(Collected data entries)

○ ○ ○ ○ ○

**src/hdl/hfd_pkg.sv**
```systemverilog
// hfd_pkg: shared constants and queue entry type for the hash flow distributor
// no dependencies; imported by hfd_front, hfd_queue, hfd_back, hash_flow_distributor and the bench
`timescale 1ns / 1ps

package hfd_pkg;

    // key length counter width, covers keys of up to 8191 bytes
    localparam int LEN_W = 13;

    localparam logic [63:0] HASH_SEED = 64'h0000_000D_EADD_00DE;
    localparam logic [63:0] PR1 = 64'h9E37_79B1_85EB_CA87;
    localparam logic [63:0] PR2 = 64'hC2B2_AE3D_27D4_EB4F;
    localparam logic [63:0] PR3 = 64'h1656_67B1_9E37_79F9;
    localparam logic [63:0] PR4 = 64'h85EB_CA77_C2B2_AE63;
    localparam logic [63:0] PR5 = 64'h27D4_EB2F_1656_67C5;

    localparam logic [63:0] LANE0_INIT = HASH_SEED + PR1 + PR2;
    localparam logic [63:0] LANE1_INIT = HASH_SEED + PR2;
    localparam logic [63:0] LANE2_INIT = HASH_SEED;
    localparam logic [63:0] LANE3_INIT = HASH_SEED - PR1;
    localparam logic [63:0] SHORT_INIT = HASH_SEED + PR5;

    // one classified beat handed from the front to the back
    typedef struct packed {
        logic             start;  // first word of a keyed record, reload lanes
        logic             keyed;
        logic             push;   // word carries key bytes to store
        logic             done;   // record ends with this beat
        logic [1:0]       widx;   // stripe word slot
        logic [LEN_W-1:0] len;    // key length after this beat
        logic [63:0]      word;   // key bytes, unused bytes zeroed
    } t_qent;

endpackage

```
**src/hdl/hfd_front.sv**
```systemverilog
// hfd_front: accepts input beats, tracks key length and classifies each beat
// depends on hfd_pkg
`timescale 1ns / 1ps

module hfd_front #(
    parameter int MAX_KEY_BYTES = 256
) (
    input  logic          i_clk,
    input  logic          i_rst_n,
    input  logic          i_valid,
    output logic          o_ready,
    input  logic          i_keyed,
    input  logic [63:0]   i_key_word,
    input  logic [3:0]    i_key_bytes,
    input  logic          i_last,
    input  logic          i_q_full,
    output logic          o_q_wr,
    output hfd_pkg::t_qent o_q_data
);
    import hfd_pkg::*;

    logic [LEN_W-1:0] r_len;
    logic [LEN_W-1:0] n_len;
    logic [LEN_W-1:0] w_room;
    logic [LEN_W-1:0] w_after;
    logic [3:0]       w_nb;
    logic [3:0]       w_np;
    logic [63:0]      w_mask;

    always_comb begin
        w_nb    = (!i_last || i_key_bytes > 4'd8) ? 4'd8 : i_key_bytes;
        w_room  = LEN_W'(MAX_KEY_BYTES) - r_len;
        w_np    = (w_room < LEN_W'(w_nb)) ? w_room[3:0] : w_nb;
        w_after = r_len + LEN_W'(w_np);
        for (int k = 0; k < 8; k++) begin
            w_mask[k*8 +: 8] = (4'(k) < w_np) ? 8'hFF : 8'h00;
        end
    end

    assign o_ready = !i_q_full;
    assign o_q_wr  = i_valid && o_ready;

    always_comb begin
        o_q_data.start = i_keyed && (r_len == '0);
        o_q_data.keyed = i_keyed;
        o_q_data.push  = i_keyed && (w_np != 4'd0);
        o_q_data.done  = !i_keyed || i_last;
        o_q_data.widx  = r_len[4:3];
        o_q_data.len   = i_keyed ? w_after : '0;
        o_q_data.word  = i_key_word & w_mask;
    end

    always_comb begin
        n_len = r_len;
        if (o_q_wr) begin
            n_len = o_q_data.done ? '0 : w_after;
        end
    end

    always_ff @(posedge i_clk) begin
        if (!i_rst_n) begin
            r_len <= '0;
        end else begin
            r_len <= n_len;
        end
    end

endmodule

```
**config.mk**
```make
export PLATFORM = sky130hd
export DESIGN_NAME = hfd_front
export DESIGN_NICKNAME = d
export VERILOG_FILES = /design/src/hdl/hfd_pkg.sv /design/src/hdl/hfd_front.sv
export SDC_FILE = /design/constraint.sdc
export NUM_CORES = 1
export LEC_CHECK = 0
export BUFFER_PORTS_ARGS = -buffer_cell sky130_fd_sc_hd__buf_4
export CAP_MARGIN = 20
export CORE_MARGIN = 8
export CORE_UTILIZATION = 36
export CTS_CLUSTER_SIZE = 25
export DETAILED_ROUTE_END_ITERATION = 16
export GPL_ROUTABILITY_DRIVEN = 0
export PLACE_DENSITY_LB_ADDON = 0.12
export SLEW_MARGIN = 10
export SYNTH_ARGS = -nofsm -noshare
export SYNTH_HDL_FRONTEND = slang
export SYNTH_SLANG_ARGS = --single-unit
```
**constraint.sdc**
```tcl
create_clock -name i_clk -period 5.09 [get_ports i_clk]
set_clock_uncertainty 0.2 [all_clocks]
set_input_delay 0.509 -clock i_clk [delete_from_list [all_inputs] [get_ports i_clk]]
set_output_delay 0.509 -clock i_clk [all_outputs]
set_load 0.05 [all_outputs]
```
Word-level counts from Yosys, hierarchy flattened
Index checks and enable logic that the tools add are counted.
{ "word_totals": {"reg_bits": 13, "inputBits": 74, "output_inout_bits": 85, "elab_cells": 36} }
{ "op_classes": {"add_sub_neg": 2, "order_cmp": 10, "mux": 12, "bitwise": 1, "reduce_logical": 10} }
{ "ops": {"columns": ["operator", "count"], "rows": [
  ["$and A64 B64 Y64", 1],
  ["$mux W8", 8],
  ["$mux W13", 2],
  ["$lt A3 B4 Y1 const A", 4],
  ["$add A13 B4 Y13", 1],
  ["$logic_not A13 Y1", 1],
  ["$lt A13 B4 Y1", 1],
  ["$sub A9 B13 Y13 const A", 1],
  ["$lt A1 B4 Y1 const A", 2],
  ["$lt A2 B4 Y1 const A", 2],
  ["$mux W4", 2],
  ["$gt A4 B4 Y1 const B", 1],
  ["$reduce_bool A4 Y1", 1],
  ["$logic_and A1 B1 Y1", 3],
  ["$logic_not A1 Y1", 3],
  ["$logic_or A1 B1 Y1", 2]
]} }

Depth between registers and ports, before layout
Gate-level depths: netlist of the first run.
{ "logic_depth": {"ltp_word": 8, "depth_mapped": 21, "depth_no_buf": 18} }

Worst setup path before layout of the first run
Ideal clock, no wire load.
{ "synth_path": {"path_type": "register -> output", "start": "register r_len[0]", "end": "output o_q_data[76] in the netlist's numbering", "arrival_ns": 4.438, "required_time_ns": 4.381, "path_slack_ns": -0.057, "stages_incl_launch_ff": 22, "path_buffers": 3, "path_cell_list": "dfxtp_1 > clkbuf_1 > inv_1 > ha_1 > xnor2_1 > ha_1 > nand2_1 > a31o_2 > a211oi_1 > and4bb_1 > buf_4 > buf_8 > mux2_2 > ha_1 > inv_1 > fa_1 > nor2b_1 > o21ai_0 > and2_1 > nor3b_1 > xor2_1 > and2_1"} }
{ "synth_lines": {"columns": ["item", "line_no", "source"], "rows": [
  ["start, declared", "hfd_front.sv:22", "logic [LEN_W-1:0] r_len;"],
  ["start signal, assigned", "hfd_front.sv:64", "r_len <= n_len;"],
  ["end, declared", "hfd_front.sv:18", "output hfd_pkg::t_qent o_q_data"]
]} }

==> summary.txt, run 1 <==
Global routing
  – Via count of the first global-routing pass: 2359
  – Aggregate global-route resource usage: 17.60%
  – Maximum number of pins on one net before global-route repair: 18
  – Total congestion overflow after global routing: 0
  – Initial antenna violation count: 0
  – Wire length of the first global-routing pass: 12320 um

Die
  – Initial Util: 36.74%
  – Chip width: 90.50 um
  – # rows: 27
  – Top-level port count: 159
  – Core region area: 5439 um2
  – Die outline area: 8190 um2
  – Die span in y: 90.50 um

Clock tree
  – Clock Path Buffers: 2
  – Clock latency on the worst-skew pair: 250 ps
  – Cell chosen for the clock root: sky130_fd_sc_hd__clkbuf_8
  – Setup Fix Bufs, Post-CTS: 0
  – Number of H-tree levels: 1
  – Hold buffers post-CTS: 0
  – Post-CTS clock slew at the launch and capture registers of the worst setup and hold paths: 60 ps
  – CTS tree: built
  – Number of clock buffers inserted by TritonCTS: 3
  – Number of clock sinks: 13

Cells and area
  – Register area: 261.5 um2
  – Registers with the highest flip-flop counts: r_len (13)
  – Final Net Count: 517
  – Fill count: 501
  – Synth-to-layout area growth: 67.06%
  – Number of standard cells in the final layout excluding fillers: 504
  – Flip-flop count of the largest register, all copies and words added: 13
  – Number of diodes: 0
  – Fraction of final layout cells with drive strength greater than 1: 43.98%
  – Multi-input gate area: 1634 um2
  – Register with the highest flop count: r_len

Routing
  – DR vias/cell: 4.776
  – Total DRC errors in the routed layout: 0
  – Count of nets left with antenna violations after detail routing: 0
  – Routed wirelength normalized by instance count: 15.33 um
  – Number of design-rule violations left by the first detailed-router iteration: 63
  – Final wirelength: 7726 um
  – Total vias in the final route: 2407
  – 1st-pass router iterations: 4

Synthesis
  – Number of enable flip-flop cells after synthesis: 0
  – Count of yosys warnings during synthesis: 0
  – Number of synthesized register bits: 13
  – Area fraction of the dominant cell type after synthesis: 25.36%
  – Fraction of registers with async set/reset: 0%
  – Synthesized net count: 361
  – Avg Cell Area, Syn: 7.214 um2
  – Yosys cell types: 44
  – Synthesized instance count: 277
  – Synth Cell Area: 1998 um2
  – Library cell occupying the most area in the post-synthesis netlist: sky130_fd_sc_hd__and2_1
  – Main flop type after synthesis: sky130_fd_sc_hd__dfxtp_1
  – Largest cells by area after synthesis: sky130_fd_sc_hd__and2_1, sky130_fd_sc_hd__dfxtp_1, sky130_fd_sc_hd__ha_1, sky130_fd_sc_hd__o21ai_0, sky130_fd_sc_hd__xnor2_1
  – Sequential share of the synthesized area: 13.02%

Setup path
  – CP dominant cell by count: sky130_fd_sc_hd__or4_1
  – Ordered list of cells on the worst path: or4_1 > or4_1 > a221o_1 > and4bb_1 > mux2_2 > ha_1 > inv_1 > fa_1 > nor2b_1 > o21ai_2 > and2_1 > nor3b_4 > xor2_1 > and2_2 > buf_6
  – Required time at the worst-slack endpoint: 4380 ps
  – CP max stage delay: 560 ps
  – Peak fanout along the critical path: 4
  – Master of the slowest instance on the critical path: sky130_fd_sc_hd__or4_1
  – CP endpoint kind: output port
  – Kind of start point of the critical path: register
  – Type of the setup path with the least slack: reg2out
  – Critical Path AT: 4170 ps

Timing
  – Time the worst path needs with I/O delays and setup: 4883 ps
  – Count of final max-slew check failures: 0
  – Endpoints failing setup: 0
  – Timing-limited maximum frequency: 204.8 MHz
  – Setup repair after global routing missed its margin: no
  – Total negative slack: 0 ps
  – Worst-margin pin slew: 495.3 ps
  – Slew headroom: 66.03%
  – Final hold violation count: 0
  – Post-route clock period utilization: 95.93%

Placed design
  – Port bufs: 158
  – Cell count after placement: 500
  – DP HPWL: 6578 um

Min path
  – Hold/Removal Path Class: reg2reg

Run status
  – Result of the run: completed

Job
  – Max-Cap Viols: 0

Power
  – Leak Pwr: 1.658 nW
  – Total power per unit cell area: 151.5 nW/um2
  – Largest vdd supply drop: 0.0001174 V
final cells by class:
type	count	area share [%]
Timing Repair Buffer	169	38.12
Clock buffer	3	1.237
Sequential cell	13	7.834
Clock inverter	1	0.1499
Multi-Input combinational cell	237	48.95
Inverter	9	1.012
Tap cell	72	2.699
layer usage:
layer / wire length [um] / vias to the layer above / share of wire (%) / track usage (%)
li1: - / 1245 / - / -
met1: 3384 / 1077 / 44 / 20.22
met2: 3984 / 83 / 52 / 33.74
met3: 345 / 2 / 4.5 / 2.909
met4: 11 / 0 / 0.14 / 1.664
met5: 0 / - / 0 / 0
synth_stat cells (2+ instances only):
| cell | count |
|---|---|
| sky130_fd_sc_hd__mux2i_1 | 2 |
| sky130_fd_sc_hd__buf_1 | 2 |
| sky130_fd_sc_hd__a22oi_1 | 6 |
| sky130_fd_sc_hd__mux2i_2 | 4 |
| sky130_fd_sc_hd__or4_1 | 4 |
| sky130_fd_sc_hd__inv_1 | 9 |
| sky130_fd_sc_hd__or3_1 | 5 |
| sky130_fd_sc_hd__a31oi_1 | 2 |
| sky130_fd_sc_hd__nor3_1 | 3 |
| sky130_fd_sc_hd__a32o_1 | 2 |
| sky130_fd_sc_hd__nand2b_1 | 5 |
| sky130_fd_sc_hd__nor2b_1 | 11 |
| sky130_fd_sc_hd__a21boi_0 | 5 |
| sky130_fd_sc_hd__ha_1 | 9 |
| sky130_fd_sc_hd__a221o_1 | 2 |
| sky130_fd_sc_hd__mux2_2 | 4 |
| sky130_fd_sc_hd__nor3b_1 | 3 |
| sky130_fd_sc_hd__nand2_1 | 14 |
| sky130_fd_sc_hd__clkbuf_1 | 11 |
| sky130_fd_sc_hd__dfxtp_1 | 13 |
| sky130_fd_sc_hd__xnor2_1 | 9 |
| sky130_fd_sc_hd__xor2_1 | 8 |
| sky130_fd_sc_hd__a21o_1 | 2 |
| sky130_fd_sc_hd__nor2_1 | 8 |
| sky130_fd_sc_hd__nand3_1 | 3 |
| sky130_fd_sc_hd__a21oi_1 | 14 |
| sky130_fd_sc_hd__and2_1 | 81 |
| sky130_fd_sc_hd__buf_4 | 4 |
| sky130_fd_sc_hd__o21ai_0 | 17 |
stage by stage:
step                total power, mW  area, um2  worst slack, ps  util [%]  hold slack, ps
floorplan                    0.2993       1999            70.83         -           327.9
global placement             0.4138       3264            154.6     60.02           365.4
finish                       0.5056       3338            207.1     61.38           395.7
global route                 0.5276       3338            31.34     61.38           411.8
CTS                          0.5084       3316            41.42     60.96           396.6
detailed placement           0.4160       3264            57.31     60.02           384.0
logic make-up (layout without fill, tap and decap cells):
logic type                 count (synthesis)  after routing  synth area share (%)
muxes                                     10             10                 6.011
AOI/OAI and AO/OA                         55             55                 17.16
adders and majority gates                 10             10                 6.638
xor gates and xnor gates                  17             17                 7.452
and+or+nand+nor                          145            145                 43.33
DFF                                       13             13                 13.02
buffers and inverters                     27            182                 6.387
final timing paths:
| kind | from | end | slack, ps | cells past startpoint |
|---|---|---|---|---|
| hold / removal | r_len[7]$_SDFFE_PN0P_ | r_len[7]$_SDFFE_PN0P_ | 400 | 2 |
| setup / recovery | r_len[0]$_SDFFE_PN0P_ | o_q_data[76] | 210 | 15 |
| setup reg to reg | r_len[0]$_SDFFE_PN0P_ | r_len[4]$_SDFFE_PN0P_ | 950 | 14 |
| hold reg to reg | r_len[7]$_SDFFE_PN0P_ | r_len[7]$_SDFFE_PN0P_ | 400 | 2 |
cells in the final DEF, fill, tap and decap left out, drive strengths merged, types with 2 or more instances in the layout:
cell | netlist | routed
buf | 7 | 169
and2 | 81 | 81
o21ai | 17 | 17
nand2 | 14 | 14
a21oi | 14 | 14
dfxtp | 13 | 13
nor2b | 11 | 11
inv | 9 | 9
xnor2 | 9 | 9
ha | 9 | 9
xor2 | 8 | 8
nor2 | 8 | 8
a22oi | 6 | 6
mux2i | 6 | 6
nand2b | 5 | 5
or3 | 5 | 5
a21boi | 5 | 5
or4 | 4 | 4
mux2 | 4 | 4
nor3 | 3 | 3
nand3 | 3 | 3
clkbuf | 11 | 3
nor3b | 3 | 3
a221o | 2 | 2
a21o | 2 | 2
a31oi | 2 | 2
a32o | 2 | 2
power by group:
| group | total (mW) | switching, mW | internal, mW |
|---|---|---|---|
| clock network | 0.0929 | 0.0388 | 0.0540 |
| registers | 0.102 | 0.000315 | 0.102 |
| logic | 0.310 | 0.195 | 0.116 |
| total | 0.506 | 0.234 | 0.272 |
worst max-delay path, delay by kind of cell, from the launching register on:
family | cells | cell delay (ps)
and+or+nand+nor | 7 | 2080
adders and majority gates | 2 | 550
AOI/OAI and AO/OA | 2 | 450
DFF | 1 | 320
buffers and inverters | 2 | 200
muxes | 1 | 160
xor gates and xnor gates | 1 | 160
timing repair:
| action | 4_1_cts | 5_1_grt |
|---|---|---|
| gates resized for setup | 1 | 8 |
| cloned | 0 | 0 |
| endpoints found under the setup margin | 1 | 7 |
| pin swaps | 0 | 1 |
Note: power is estimated with default switching activity, not from simulation.
==> run 2: changes to the inputs <==
- CORE_ASPECT_RATIO: default -> 1.5
==> summary.txt, run 2 (synthesis gave the netlist of run 1 again) <==
Routing
  – Routed wirelength normalized by instance count: 15.94 um
  – Number of design-rule violations left by the first detailed-router iteration: 81
  – 1st-pass router iterations: 4
  – DR vias/cell: 4.907
  – Final wirelength: 8032 um
  – Total DRC errors in the routed layout: 0
  – Count of nets left with antenna violations after detail routing: 0
  – Total vias in the final route: 2473

Cells and area
  – Flip-flop count of the largest register, all copies and words added: 13
  – Fill count: 530
  – Number of standard cells in the final layout excluding fillers: 504
  – Leading cell type in the layout, fill and taps excluded: sky130_fd_sc_hd__buf_4
  – Multi-input gate area: 1638 um2
  – Register with the highest flop count: r_len
  – Registers with the highest flip-flop counts: r_len (13)
  – Final Net Count: 519
  – Synth-to-layout area growth: 67.88%
  – Number of diodes: 0
  – Register area: 262.8 um2
  – Fraction of final layout cells with drive strength greater than 1: 44.70%
  – Most used cells in the layout excluding fill and tap cells: sky130_fd_sc_hd__buf_4, sky130_fd_sc_hd__and2_1, sky130_fd_sc_hd__o21ai_0

Die
  – Initial Util: 36.94%
  – Top-level port count: 159
  – Core region area: 5409 um2
  – Die span in y: 107.2 um
  – # rows: 33
  – Die outline area: 8240 um2
  – Chip width: 76.83 um

Run status
  – Result of the run: completed

Global routing
  – Via count of the first global-routing pass: 2348
  – Maximum number of pins on one net before global-route repair: 18
  – Wire length of the first global-routing pass: 12560 um
  – Initial antenna violation count: 0
  – Aggregate global-route resource usage: 18.28%
  – Total congestion overflow after global routing: 0

Power
  – Largest vdd supply drop: 0.0001305 V
  – Leak Pwr: 1.641 nW
  – Total power per unit cell area: 151.7 nW/um2

Clock tree
  – Clock Path Buffers: 2
  – Clock latency on the worst-skew pair: 250 ps
  – CTS tree: built
  – Post-CTS clock slew at the launch and capture registers of the worst setup and hold paths: 60 ps
  – Number of H-tree levels: 1
  – Number of clock sinks: 13
  – Number of clock buffers inserted by TritonCTS: 3
  – Cell chosen for the clock root: sky130_fd_sc_hd__clkbuf_8

Timing
  – Timing-limited maximum frequency: 202.3 MHz
  – Final-layout worst hold slack: 381.1 ps
  – Slew headroom: 66.73%
  – Final hold violation count: 0
  – Endpoints failing setup: 0
  – Count of final max-slew check failures: 0
  – Setup repair after global routing missed its margin: no
  – Setup slack of the critical path after layout: 147.3 ps
  – Worst-margin pin slew: 485.1 ps
  – Post-route clock period utilization: 97.11%
  – Time the worst path needs with I/O delays and setup: 4943 ps
  – Total negative slack: 0 ps

Job
  – Max-Cap Viols: 0

Setup path
  – Peak fanout along the critical path: 6
  – Slack of the worst reg-to-reg path: 720 ps
  – Type of the setup path with the least slack: reg2out
  – Required time at the worst-slack endpoint: 4380 ps
  – Critical Path AT: 4230 ps
  – CP endpoint kind: output port
  – Kind of start point of the critical path: register

Placed design
  – Pre-CTS setup slack: 110.4 ps
  – Cell count after placement: 498
  – Port bufs: 158
  – DP HPWL: 6827 um

Min path
  – Hold/Removal Path Class: reg2reg
-- run 2: what timing repair did --
item	in CTS	in global routing
hold buffers	0	0
resized for setup	1	10
setup buffers	1	1
endpoints found under the setup margin	1	7
pin swaps	1	1
-- run 2: routing by layer --
metal  vias to the layer above  global-route usage, %  part of all wire, %
met1                      1117                  19.61                   39
met3                         4                  3.685                  6.4
met4                         0                  4.696                 0.67
met2                       104                  35.04                   53
li1                       1248                      -                    -
met5                         -                      0                    0
-- run 2: power by group --
part	switching (mW)	total (mW)	leakage (nW)	internal, mW
registers	0.000337	0.103	0.106	0.102
logic	0.195	0.311	1.51	0.116
clock network	0.0399	0.0954	0.0228	0.0554
-- run 2: worst paths after layout --
path | from | depth (start not counted) | end
setup / recovery | r_len[0]$_SDFFE_PN0P_ | 15 | o_q_data[76]
hold / removal | r_len[0]$_SDFFE_PN0P_ | 2 | r_len[0]$_SDFFE_PN0P_
hold reg to reg | r_len[0]$_SDFFE_PN0P_ | 2 | r_len[0]$_SDFFE_PN0P_
setup reg to reg | r_len[0]$_SDFFE_PN0P_ | 16 | r_len[12]$_SDFFE_PN0P_
-- run 2: worst max-delay path: stages (launching register included) --
cell,delay (ps)
sky130_fd_sc_hd__dfxtp_2,340
sky130_fd_sc_hd__or4_4,540
sky130_fd_sc_hd__or4_1,470
sky130_fd_sc_hd__a221o_1,350
sky130_fd_sc_hd__and4bb_2,330
sky130_fd_sc_hd__mux2_2,160
sky130_fd_sc_hd__ha_1,150
sky130_fd_sc_hd__inv_1,50
sky130_fd_sc_hd__fa_1,400
sky130_fd_sc_hd__nor2b_1,130
sky130_fd_sc_hd__o21ai_1,110
sky130_fd_sc_hd__and2_1,210
sky130_fd_sc_hd__nor3b_2,240
sky130_fd_sc_hd__xor2_1,170
sky130_fd_sc_hd__and2_2,170
sky130_fd_sc_hd__buf_6,150
-- run 2: cell type report --
class                           count  area share [%]
Multi-Input combinational cell    237           48.83
Timing Repair Buffer              171           38.38
Sequential cell                    13           7.833
Tap cell                           70           2.611
Clock buffer                        4           1.343
Inverter                            9           1.007
-- run 2: through the flow --
step           total power, mW  utilization, %  instance area [um2]
3_3_place_gp            0.4149           60.31                 3262
3_5_place_dp            0.4170           60.31                 3262
5_1_grt                 0.5302           62.02                 3354
6_report                0.5090           62.02                 3354
2_1_floorplan           0.2993               -                 1999
4_1_cts                 0.5120           61.37                 3319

○ ○ ○ ○ ○

Above are the lines; repeat exactly the ones from the line containing "final route: 2473" down to the line containing "area: 262.8 um2", both inclusive.

  – Total vias in the final route: 2473

Cells and area
  – Flip-flop count of the largest register, all copies and words added: 13
  – Fill count: 530
  – Number of standard cells in the final layout excluding fillers: 504
  – Leading cell type in the layout, fill and taps excluded: sky130_fd_sc_hd__buf_4
  – Multi-input gate area: 1638 um2
  – Register with the highest flop count: r_len
  – Registers with the highest flip-flop counts: r_len (13)
  – Final Net Count: 519
  – Synth-to-layout area growth: 67.88%
  – Number of diodes: 0
  – Register area: 262.8 um2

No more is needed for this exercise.